>>>

[src/rtl/rr_arbiter_n.sv]
// Round-robin arbiter for N level-requesting clients with registered
// one-hot grant, encoded owner index and grant hold while requesting.
// Define RR_ARB_HOLD_LIMIT_EN to add the HOLD_MAX forced-rotation limit
// and the hold_timeout pulse; otherwise an owner holds indefinitely.
module rr_arbiter_n
  import rr_arb_pkg::*;
#(
  parameter int N        = 4,
  parameter int HOLD_MAX = 8,
  parameter int IDXW     = $clog2(N)
) (
  input  logic            clk,
  input  logic            rst,
  input  logic [N-1:0]    req,
  output logic [N-1:0]    grant,
  output logic            grant_valid,
  output logic [IDXW-1:0] grant_idx,
  output logic            hold_timeout
);

  if (N < 2 || N > 32 || HOLD_MAX < 1) begin : g_bad_params
    $error("rr_arbiter_n: N must be 2..32 and HOLD_MAX >= 1");
  end

  arb_state_t      state_q, state_d;
  logic [N-1:0]    grant_q, grant_d;
  logic            valid_q;
  logic [IDXW-1:0] idx_q, idx_d;
  logic [IDXW-1:0] ptr_q, ptr_d;
  logic            owner_req;
  logic            take_pick;

  logic [N-1:0]    pick_oh;
  logic [IDXW-1:0] pick_idx;
  logic            pick_any;

`ifdef RR_ARB_HOLD_LIMIT_EN
  localparam int HCW = $clog2(HOLD_MAX + 1);
  logic [HCW-1:0] hold_cnt_q, hold_cnt_d;
  logic           timeout_q, timeout_d;
  logic           at_limit;
  assign at_limit = (hold_cnt_q == HCW'(HOLD_MAX));
`endif

  function automatic logic [IDXW-1:0] ptr_after(input logic [IDXW-1:0] idx);
    if (idx == IDXW'(N - 1)) return '0;
    return idx + IDXW'(1);
  endfunction

  assign owner_req = req[idx_q];

  // The current owner is masked out of the pick. When the owner is still
  // requesting this only matters for a forced rotation; when it released,
  // its request is already low, so the mask changes nothing.
  rr_pick #(.N(N), .IDXW(IDXW)) u_pick (
    .req      (req),
    .ptr      (ptr_q),
    .mask     (grant_q),
    .pick_oh  (pick_oh),
    .pick_idx (pick_idx),
    .pick_any (pick_any)
  );

  // Next-state: keep, hand over to the pick, or go idle.
  always_comb begin
    state_d   = state_q;
    grant_d   = grant_q;
    idx_d     = idx_q;
    ptr_d     = ptr_q;
    take_pick = 1'b0;
`ifdef RR_ARB_HOLD_LIMIT_EN
    hold_cnt_d = hold_cnt_q;
    timeout_d  = 1'b0;
`endif
    case (state_q)
      ARB_IDLE: begin
        if (pick_any) take_pick = 1'b1;
      end
      ARB_GRANT: begin
        if (owner_req) begin
`ifdef RR_ARB_HOLD_LIMIT_EN
          if (at_limit && pick_any) begin
            take_pick = 1'b1;
            timeout_d = 1'b1;
          end else if (!at_limit) begin
            hold_cnt_d = hold_cnt_q + HCW'(1);
          end
`endif
        end else if (pick_any) begin
          take_pick = 1'b1;
        end else begin
          state_d = ARB_IDLE;
          grant_d = '0;
`ifdef RR_ARB_HOLD_LIMIT_EN
          hold_cnt_d = '0;
`endif
        end
      end
      default: state_d = ARB_IDLE;
    endcase

    if (take_pick) begin
      state_d = ARB_GRANT;
      grant_d = pick_oh;
      idx_d   = pick_idx;
      ptr_d   = ptr_after(pick_idx);
`ifdef RR_ARB_HOLD_LIMIT_EN
      hold_cnt_d = HCW'(1);
`endif
    end
  end

  // Registered state and outputs; reset clears everything regardless of req.
  always_ff @(posedge clk) begin
    if (rst) begin
      state_q <= ARB_IDLE;
      grant_q <= '0;
      valid_q <= 1'b0;
      idx_q   <= '0;
      ptr_q   <= '0;
`ifdef RR_ARB_HOLD_LIMIT_EN
      hold_cnt_q <= '0;
      timeout_q  <= 1'b0;
`endif
    end else begin
      state_q <= state_d;
      grant_q <= grant_d;
      valid_q <= |grant_d;
      idx_q   <= idx_d;
      ptr_q   <= ptr_d;
`ifdef RR_ARB_HOLD_LIMIT_EN
      hold_cnt_q <= hold_cnt_d;
      timeout_q  <= timeout_d;
`endif
    end
  end

  assign grant       = grant_q;
  assign grant_valid = valid_q;
  assign grant_idx   = idx_q;
`ifdef RR_ARB_HOLD_LIMIT_EN
  assign hold_timeout = timeout_q;
`else
  assign hold_timeout = 1'b0;
`endif

endmodule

<<<

Directions for this task: Every line from the first through the one containing "parameter int HOLD_MAX" in the listing above must be given again exactly, with nothing else alongside.

Exercise response:
[src/rtl/rr_arbiter_n.sv]
// Round-robin arbiter for N level-requesting clients with registered
// one-hot grant, encoded owner index and grant hold while requesting.
// Define RR_ARB_HOLD_LIMIT_EN to add the HOLD_MAX forced-rotation limit
// and the hold_timeout pulse; otherwise an owner holds indefinitely.
module rr_arbiter_n
  import rr_arb_pkg::*;
#(
  parameter int N        = 4,
  parameter int HOLD_MAX = 8,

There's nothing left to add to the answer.